Start of Block

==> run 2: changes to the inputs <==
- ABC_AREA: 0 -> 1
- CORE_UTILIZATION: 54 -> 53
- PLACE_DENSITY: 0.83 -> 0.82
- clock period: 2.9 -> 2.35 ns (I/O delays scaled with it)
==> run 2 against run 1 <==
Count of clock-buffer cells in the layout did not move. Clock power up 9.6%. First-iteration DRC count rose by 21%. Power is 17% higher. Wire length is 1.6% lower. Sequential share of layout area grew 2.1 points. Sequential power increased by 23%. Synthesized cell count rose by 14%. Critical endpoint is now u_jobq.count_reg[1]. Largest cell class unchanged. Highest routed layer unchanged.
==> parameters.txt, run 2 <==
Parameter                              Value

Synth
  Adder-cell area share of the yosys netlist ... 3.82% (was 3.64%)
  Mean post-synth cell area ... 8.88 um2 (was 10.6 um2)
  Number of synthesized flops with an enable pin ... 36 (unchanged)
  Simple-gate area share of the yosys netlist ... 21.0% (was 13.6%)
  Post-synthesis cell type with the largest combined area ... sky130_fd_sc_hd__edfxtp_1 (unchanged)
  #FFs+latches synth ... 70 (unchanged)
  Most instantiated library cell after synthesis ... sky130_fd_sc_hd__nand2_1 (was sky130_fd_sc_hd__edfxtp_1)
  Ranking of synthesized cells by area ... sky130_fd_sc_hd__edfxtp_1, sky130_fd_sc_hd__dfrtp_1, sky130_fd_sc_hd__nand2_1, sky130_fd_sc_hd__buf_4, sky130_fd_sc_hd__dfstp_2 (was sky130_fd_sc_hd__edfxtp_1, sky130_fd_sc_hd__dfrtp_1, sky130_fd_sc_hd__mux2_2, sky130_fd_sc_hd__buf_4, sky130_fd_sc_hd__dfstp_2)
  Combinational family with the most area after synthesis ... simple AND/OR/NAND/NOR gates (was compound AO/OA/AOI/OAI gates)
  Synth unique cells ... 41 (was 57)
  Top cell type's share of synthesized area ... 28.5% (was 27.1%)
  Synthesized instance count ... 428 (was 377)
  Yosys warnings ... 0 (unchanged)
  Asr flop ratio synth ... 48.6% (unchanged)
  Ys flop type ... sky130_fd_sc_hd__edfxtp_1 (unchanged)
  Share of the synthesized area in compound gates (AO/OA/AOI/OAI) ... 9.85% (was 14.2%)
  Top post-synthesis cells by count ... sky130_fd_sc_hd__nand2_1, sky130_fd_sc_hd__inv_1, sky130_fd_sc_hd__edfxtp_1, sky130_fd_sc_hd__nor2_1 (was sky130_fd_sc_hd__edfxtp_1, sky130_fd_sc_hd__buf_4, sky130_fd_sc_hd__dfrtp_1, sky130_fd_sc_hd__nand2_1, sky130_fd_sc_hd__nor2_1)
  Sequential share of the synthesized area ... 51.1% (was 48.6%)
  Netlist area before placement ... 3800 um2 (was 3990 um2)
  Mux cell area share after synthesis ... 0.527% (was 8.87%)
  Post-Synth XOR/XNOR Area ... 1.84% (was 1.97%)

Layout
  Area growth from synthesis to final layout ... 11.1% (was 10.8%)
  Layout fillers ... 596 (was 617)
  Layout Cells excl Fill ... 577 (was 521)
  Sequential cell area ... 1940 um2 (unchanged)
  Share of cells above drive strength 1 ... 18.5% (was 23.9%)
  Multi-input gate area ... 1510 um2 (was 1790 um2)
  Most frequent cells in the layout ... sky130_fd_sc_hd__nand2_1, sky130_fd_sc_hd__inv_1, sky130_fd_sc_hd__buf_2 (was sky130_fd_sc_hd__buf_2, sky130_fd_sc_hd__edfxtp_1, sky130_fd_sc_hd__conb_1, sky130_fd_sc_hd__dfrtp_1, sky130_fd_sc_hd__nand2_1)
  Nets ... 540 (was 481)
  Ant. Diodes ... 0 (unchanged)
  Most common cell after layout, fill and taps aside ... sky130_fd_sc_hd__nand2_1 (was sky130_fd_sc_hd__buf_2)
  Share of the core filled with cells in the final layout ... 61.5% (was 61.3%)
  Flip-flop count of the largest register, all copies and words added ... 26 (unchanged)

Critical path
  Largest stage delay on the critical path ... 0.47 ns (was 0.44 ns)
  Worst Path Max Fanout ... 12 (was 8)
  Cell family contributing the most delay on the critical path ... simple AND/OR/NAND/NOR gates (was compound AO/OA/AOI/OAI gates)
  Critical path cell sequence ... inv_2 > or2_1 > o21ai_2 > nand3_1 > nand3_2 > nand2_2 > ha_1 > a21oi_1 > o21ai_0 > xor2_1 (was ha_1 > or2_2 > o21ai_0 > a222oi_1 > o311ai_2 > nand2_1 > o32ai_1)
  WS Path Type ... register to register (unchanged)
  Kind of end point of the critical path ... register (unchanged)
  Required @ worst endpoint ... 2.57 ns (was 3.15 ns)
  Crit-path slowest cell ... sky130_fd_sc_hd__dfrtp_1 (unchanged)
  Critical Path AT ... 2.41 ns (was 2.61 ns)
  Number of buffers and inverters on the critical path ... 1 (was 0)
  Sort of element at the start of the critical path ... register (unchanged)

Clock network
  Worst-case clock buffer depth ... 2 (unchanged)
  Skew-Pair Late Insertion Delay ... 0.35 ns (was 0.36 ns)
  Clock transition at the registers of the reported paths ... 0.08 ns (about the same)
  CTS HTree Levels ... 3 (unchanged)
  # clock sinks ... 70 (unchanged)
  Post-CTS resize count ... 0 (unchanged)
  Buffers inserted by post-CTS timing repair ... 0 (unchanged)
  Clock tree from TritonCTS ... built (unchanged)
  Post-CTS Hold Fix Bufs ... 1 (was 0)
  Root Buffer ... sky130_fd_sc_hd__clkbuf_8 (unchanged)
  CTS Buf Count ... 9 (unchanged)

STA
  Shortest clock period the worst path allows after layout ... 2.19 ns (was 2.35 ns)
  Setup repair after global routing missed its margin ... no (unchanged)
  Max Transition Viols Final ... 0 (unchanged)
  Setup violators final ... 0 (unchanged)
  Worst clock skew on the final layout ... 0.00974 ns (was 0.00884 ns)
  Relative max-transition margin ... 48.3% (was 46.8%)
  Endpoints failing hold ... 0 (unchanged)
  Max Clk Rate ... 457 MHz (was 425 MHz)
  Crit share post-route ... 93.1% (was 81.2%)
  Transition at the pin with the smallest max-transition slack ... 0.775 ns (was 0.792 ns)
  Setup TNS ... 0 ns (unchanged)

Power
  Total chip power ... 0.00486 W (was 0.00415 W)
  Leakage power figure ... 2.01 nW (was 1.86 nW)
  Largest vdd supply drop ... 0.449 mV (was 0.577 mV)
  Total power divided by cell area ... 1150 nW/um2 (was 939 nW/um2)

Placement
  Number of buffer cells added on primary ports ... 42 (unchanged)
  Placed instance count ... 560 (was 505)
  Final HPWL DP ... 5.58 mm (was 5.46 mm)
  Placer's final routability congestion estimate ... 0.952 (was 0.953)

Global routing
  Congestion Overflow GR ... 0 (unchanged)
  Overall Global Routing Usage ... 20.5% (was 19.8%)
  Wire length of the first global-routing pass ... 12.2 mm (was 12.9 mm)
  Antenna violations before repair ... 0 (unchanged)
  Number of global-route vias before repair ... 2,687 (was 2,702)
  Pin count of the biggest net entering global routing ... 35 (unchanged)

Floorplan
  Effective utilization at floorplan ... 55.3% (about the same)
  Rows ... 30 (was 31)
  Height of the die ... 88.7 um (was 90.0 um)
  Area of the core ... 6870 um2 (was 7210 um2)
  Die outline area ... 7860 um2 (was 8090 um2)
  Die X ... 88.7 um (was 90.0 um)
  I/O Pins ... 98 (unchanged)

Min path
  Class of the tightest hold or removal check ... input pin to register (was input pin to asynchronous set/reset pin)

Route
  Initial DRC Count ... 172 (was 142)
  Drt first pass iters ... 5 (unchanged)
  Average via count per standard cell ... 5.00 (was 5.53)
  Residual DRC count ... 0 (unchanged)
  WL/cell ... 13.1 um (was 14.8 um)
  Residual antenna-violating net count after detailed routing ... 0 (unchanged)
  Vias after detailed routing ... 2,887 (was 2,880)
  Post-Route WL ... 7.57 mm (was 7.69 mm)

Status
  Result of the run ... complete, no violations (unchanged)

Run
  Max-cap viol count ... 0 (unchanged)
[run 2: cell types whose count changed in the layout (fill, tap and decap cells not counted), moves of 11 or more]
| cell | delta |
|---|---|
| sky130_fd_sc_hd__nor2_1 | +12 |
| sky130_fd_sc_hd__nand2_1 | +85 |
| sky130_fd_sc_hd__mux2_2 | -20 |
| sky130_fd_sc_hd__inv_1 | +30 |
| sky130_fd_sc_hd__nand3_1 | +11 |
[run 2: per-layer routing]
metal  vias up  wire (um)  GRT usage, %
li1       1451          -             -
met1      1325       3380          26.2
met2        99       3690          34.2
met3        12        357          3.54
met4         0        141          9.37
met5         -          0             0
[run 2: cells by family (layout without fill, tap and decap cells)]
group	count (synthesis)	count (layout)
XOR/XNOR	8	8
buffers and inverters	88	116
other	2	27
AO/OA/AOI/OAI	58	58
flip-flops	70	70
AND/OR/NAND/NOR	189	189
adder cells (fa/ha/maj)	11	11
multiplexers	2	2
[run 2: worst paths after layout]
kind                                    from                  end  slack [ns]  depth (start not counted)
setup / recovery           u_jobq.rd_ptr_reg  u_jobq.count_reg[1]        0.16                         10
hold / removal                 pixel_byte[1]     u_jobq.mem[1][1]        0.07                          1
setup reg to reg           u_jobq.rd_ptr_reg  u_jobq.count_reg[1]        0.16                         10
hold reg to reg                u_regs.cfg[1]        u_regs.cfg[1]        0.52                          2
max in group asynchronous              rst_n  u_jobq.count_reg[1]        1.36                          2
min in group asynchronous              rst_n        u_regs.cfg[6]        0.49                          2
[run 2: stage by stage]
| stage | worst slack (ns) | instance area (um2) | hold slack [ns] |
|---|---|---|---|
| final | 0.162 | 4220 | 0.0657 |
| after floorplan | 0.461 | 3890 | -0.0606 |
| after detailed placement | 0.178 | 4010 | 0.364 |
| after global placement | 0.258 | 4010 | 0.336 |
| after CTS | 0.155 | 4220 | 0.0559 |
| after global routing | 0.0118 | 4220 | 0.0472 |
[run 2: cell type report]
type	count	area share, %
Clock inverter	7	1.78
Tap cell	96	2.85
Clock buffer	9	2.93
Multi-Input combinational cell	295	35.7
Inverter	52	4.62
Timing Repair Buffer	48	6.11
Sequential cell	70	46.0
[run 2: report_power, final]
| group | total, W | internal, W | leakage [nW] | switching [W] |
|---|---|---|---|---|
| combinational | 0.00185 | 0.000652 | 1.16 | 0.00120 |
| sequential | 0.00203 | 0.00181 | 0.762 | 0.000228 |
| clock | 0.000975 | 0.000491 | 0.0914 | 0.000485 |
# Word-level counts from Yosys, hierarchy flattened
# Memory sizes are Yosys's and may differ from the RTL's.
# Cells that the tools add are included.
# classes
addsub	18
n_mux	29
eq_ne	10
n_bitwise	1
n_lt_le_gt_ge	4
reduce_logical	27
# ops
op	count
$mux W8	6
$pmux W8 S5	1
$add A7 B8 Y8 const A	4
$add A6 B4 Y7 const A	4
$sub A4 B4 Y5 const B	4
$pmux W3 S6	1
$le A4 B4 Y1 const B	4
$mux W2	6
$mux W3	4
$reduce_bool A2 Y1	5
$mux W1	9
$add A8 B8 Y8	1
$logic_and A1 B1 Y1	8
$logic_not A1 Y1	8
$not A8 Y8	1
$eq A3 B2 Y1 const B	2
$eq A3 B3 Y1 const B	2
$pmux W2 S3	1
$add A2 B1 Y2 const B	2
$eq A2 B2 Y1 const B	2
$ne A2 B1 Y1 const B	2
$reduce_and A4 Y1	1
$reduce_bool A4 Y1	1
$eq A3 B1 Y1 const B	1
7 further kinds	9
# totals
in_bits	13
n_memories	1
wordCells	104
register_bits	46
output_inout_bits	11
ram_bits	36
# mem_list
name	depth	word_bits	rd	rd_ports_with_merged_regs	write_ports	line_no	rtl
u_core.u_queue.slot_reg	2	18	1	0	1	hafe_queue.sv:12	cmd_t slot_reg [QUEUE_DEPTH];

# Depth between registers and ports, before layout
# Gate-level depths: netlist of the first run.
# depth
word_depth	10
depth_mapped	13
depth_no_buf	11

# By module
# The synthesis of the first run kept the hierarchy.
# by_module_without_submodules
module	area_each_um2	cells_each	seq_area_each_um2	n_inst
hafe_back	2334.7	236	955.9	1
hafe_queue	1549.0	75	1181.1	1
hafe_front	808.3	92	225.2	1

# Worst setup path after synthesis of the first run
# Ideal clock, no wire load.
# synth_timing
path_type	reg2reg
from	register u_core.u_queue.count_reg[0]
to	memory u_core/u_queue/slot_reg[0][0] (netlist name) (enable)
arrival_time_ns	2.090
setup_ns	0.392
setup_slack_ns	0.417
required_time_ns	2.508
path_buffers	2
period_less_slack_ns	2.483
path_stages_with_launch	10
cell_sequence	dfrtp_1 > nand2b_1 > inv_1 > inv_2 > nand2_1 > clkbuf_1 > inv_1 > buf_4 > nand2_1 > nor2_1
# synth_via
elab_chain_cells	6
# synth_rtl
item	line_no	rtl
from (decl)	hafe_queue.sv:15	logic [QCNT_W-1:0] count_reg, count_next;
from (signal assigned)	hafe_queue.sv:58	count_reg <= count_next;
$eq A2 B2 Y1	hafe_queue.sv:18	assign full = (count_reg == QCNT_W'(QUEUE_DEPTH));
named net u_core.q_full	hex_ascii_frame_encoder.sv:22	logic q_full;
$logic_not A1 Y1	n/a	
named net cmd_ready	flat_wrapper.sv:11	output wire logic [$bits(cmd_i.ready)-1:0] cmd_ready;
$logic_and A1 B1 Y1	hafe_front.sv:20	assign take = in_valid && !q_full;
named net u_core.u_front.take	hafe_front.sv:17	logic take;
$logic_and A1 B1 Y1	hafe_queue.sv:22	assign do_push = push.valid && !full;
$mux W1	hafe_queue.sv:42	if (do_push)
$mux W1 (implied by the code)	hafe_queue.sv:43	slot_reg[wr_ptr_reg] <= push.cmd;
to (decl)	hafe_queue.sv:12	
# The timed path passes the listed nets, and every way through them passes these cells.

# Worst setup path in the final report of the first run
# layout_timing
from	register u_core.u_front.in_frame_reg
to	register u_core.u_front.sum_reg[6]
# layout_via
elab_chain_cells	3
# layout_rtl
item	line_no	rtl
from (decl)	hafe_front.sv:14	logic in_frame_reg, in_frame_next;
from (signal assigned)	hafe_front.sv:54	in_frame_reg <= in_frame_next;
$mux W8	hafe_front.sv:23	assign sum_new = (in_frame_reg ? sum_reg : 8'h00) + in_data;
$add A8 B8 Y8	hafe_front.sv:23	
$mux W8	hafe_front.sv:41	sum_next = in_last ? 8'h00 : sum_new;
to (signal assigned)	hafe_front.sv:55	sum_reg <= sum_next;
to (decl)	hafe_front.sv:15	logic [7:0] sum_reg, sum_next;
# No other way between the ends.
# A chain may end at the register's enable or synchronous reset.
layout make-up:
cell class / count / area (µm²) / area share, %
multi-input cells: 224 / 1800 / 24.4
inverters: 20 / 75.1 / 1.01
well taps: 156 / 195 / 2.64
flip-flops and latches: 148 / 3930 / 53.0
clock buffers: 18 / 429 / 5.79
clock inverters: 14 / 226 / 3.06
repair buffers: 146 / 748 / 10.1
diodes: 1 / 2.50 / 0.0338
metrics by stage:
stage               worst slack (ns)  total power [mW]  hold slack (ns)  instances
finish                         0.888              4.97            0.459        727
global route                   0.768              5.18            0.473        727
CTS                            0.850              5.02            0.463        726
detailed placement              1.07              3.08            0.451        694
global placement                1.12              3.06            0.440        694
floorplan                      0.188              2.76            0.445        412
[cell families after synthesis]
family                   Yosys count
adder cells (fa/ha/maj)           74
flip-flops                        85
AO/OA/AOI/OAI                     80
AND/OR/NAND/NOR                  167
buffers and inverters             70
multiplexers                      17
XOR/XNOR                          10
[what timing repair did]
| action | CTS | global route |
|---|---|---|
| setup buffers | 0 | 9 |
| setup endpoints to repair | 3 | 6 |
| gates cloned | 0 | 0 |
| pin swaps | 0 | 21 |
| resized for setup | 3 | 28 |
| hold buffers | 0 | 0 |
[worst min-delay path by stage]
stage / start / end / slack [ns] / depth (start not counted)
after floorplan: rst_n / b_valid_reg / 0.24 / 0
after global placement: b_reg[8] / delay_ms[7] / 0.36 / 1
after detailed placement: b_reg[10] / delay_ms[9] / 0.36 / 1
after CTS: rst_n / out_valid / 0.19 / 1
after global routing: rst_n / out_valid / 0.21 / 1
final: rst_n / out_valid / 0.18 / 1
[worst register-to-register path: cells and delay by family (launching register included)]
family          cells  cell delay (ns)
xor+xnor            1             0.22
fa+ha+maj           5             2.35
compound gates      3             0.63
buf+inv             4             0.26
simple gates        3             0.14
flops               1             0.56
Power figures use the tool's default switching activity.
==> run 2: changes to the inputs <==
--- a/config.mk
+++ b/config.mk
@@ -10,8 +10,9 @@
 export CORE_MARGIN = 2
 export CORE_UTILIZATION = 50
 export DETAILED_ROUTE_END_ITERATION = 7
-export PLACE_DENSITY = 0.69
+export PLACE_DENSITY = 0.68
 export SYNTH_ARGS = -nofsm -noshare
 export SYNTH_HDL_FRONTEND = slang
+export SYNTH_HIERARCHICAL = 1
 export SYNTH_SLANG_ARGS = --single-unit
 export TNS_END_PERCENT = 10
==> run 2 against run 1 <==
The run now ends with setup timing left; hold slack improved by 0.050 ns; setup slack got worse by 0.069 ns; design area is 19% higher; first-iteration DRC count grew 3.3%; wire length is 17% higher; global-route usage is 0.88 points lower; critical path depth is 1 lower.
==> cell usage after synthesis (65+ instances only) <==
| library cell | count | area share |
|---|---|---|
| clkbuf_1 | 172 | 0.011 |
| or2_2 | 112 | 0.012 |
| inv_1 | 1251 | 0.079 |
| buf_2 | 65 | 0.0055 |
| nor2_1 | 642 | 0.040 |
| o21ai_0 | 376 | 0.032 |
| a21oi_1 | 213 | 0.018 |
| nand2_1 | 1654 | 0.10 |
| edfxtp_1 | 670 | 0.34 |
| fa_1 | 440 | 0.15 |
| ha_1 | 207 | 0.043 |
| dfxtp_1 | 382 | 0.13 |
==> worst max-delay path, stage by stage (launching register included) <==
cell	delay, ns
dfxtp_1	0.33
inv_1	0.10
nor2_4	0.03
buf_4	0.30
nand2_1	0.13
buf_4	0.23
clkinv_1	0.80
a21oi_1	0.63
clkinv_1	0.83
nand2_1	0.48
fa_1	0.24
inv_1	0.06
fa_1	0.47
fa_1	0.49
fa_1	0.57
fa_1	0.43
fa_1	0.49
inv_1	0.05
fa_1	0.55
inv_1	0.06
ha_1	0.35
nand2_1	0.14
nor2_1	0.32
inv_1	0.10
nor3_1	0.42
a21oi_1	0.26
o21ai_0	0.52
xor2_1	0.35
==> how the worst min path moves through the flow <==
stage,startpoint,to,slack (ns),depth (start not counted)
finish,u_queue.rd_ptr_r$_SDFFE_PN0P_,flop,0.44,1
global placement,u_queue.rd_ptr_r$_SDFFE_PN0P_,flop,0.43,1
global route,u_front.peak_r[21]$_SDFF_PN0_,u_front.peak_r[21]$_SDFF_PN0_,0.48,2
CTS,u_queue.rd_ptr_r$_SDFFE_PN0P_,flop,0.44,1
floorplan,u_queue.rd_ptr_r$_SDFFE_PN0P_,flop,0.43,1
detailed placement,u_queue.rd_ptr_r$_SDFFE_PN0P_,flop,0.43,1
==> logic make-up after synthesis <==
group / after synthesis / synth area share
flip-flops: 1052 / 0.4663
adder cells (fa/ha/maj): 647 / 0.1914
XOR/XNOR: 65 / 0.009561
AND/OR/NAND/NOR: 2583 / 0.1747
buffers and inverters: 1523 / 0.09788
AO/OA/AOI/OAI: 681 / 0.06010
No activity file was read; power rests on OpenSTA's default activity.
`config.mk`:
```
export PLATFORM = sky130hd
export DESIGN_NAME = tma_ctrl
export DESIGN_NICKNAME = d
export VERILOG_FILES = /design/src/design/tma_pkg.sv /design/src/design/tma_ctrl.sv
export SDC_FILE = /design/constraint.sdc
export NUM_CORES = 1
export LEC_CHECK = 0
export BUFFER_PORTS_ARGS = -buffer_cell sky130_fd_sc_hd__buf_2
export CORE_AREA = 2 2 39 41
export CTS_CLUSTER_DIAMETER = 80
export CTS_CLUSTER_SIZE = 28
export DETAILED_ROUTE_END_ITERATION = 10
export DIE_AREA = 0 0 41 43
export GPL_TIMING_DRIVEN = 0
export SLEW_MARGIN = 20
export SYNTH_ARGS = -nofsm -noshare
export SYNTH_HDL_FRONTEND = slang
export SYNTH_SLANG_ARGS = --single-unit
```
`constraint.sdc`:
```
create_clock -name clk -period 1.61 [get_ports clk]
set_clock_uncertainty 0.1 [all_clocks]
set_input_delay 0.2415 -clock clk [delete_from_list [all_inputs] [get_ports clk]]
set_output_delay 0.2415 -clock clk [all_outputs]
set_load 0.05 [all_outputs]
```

End of Block

=== Exercise ===
Extract exactly the leading lines of the data, stopping at and including the line with "Simple-gate area share".

=== Your solution ===
==> run 2: changes to the inputs <==
- ABC_AREA: 0 -> 1
- CORE_UTILIZATION: 54 -> 53
- PLACE_DENSITY: 0.83 -> 0.82
- clock period: 2.9 -> 2.35 ns (I/O delays scaled with it)
==> run 2 against run 1 <==
Count of clock-buffer cells in the layout did not move. Clock power up 9.6%. First-iteration DRC count rose by 21%. Power is 17% higher. Wire length is 1.6% lower. Sequential share of layout area grew 2.1 points. Sequential power increased by 23%. Synthesized cell count rose by 14%. Critical endpoint is now u_jobq.count_reg[1]. Largest cell class unchanged. Highest routed layer unchanged.
==> parameters.txt, run 2 <==
Parameter                              Value

Synth
  Adder-cell area share of the yosys netlist ... 3.82% (was 3.64%)
  Mean post-synth cell area ... 8.88 um2 (was 10.6 um2)
  Number of synthesized flops with an enable pin ... 36 (unchanged)
  Simple-gate area share of the yosys netlist ... 21.0% (was 13.6%)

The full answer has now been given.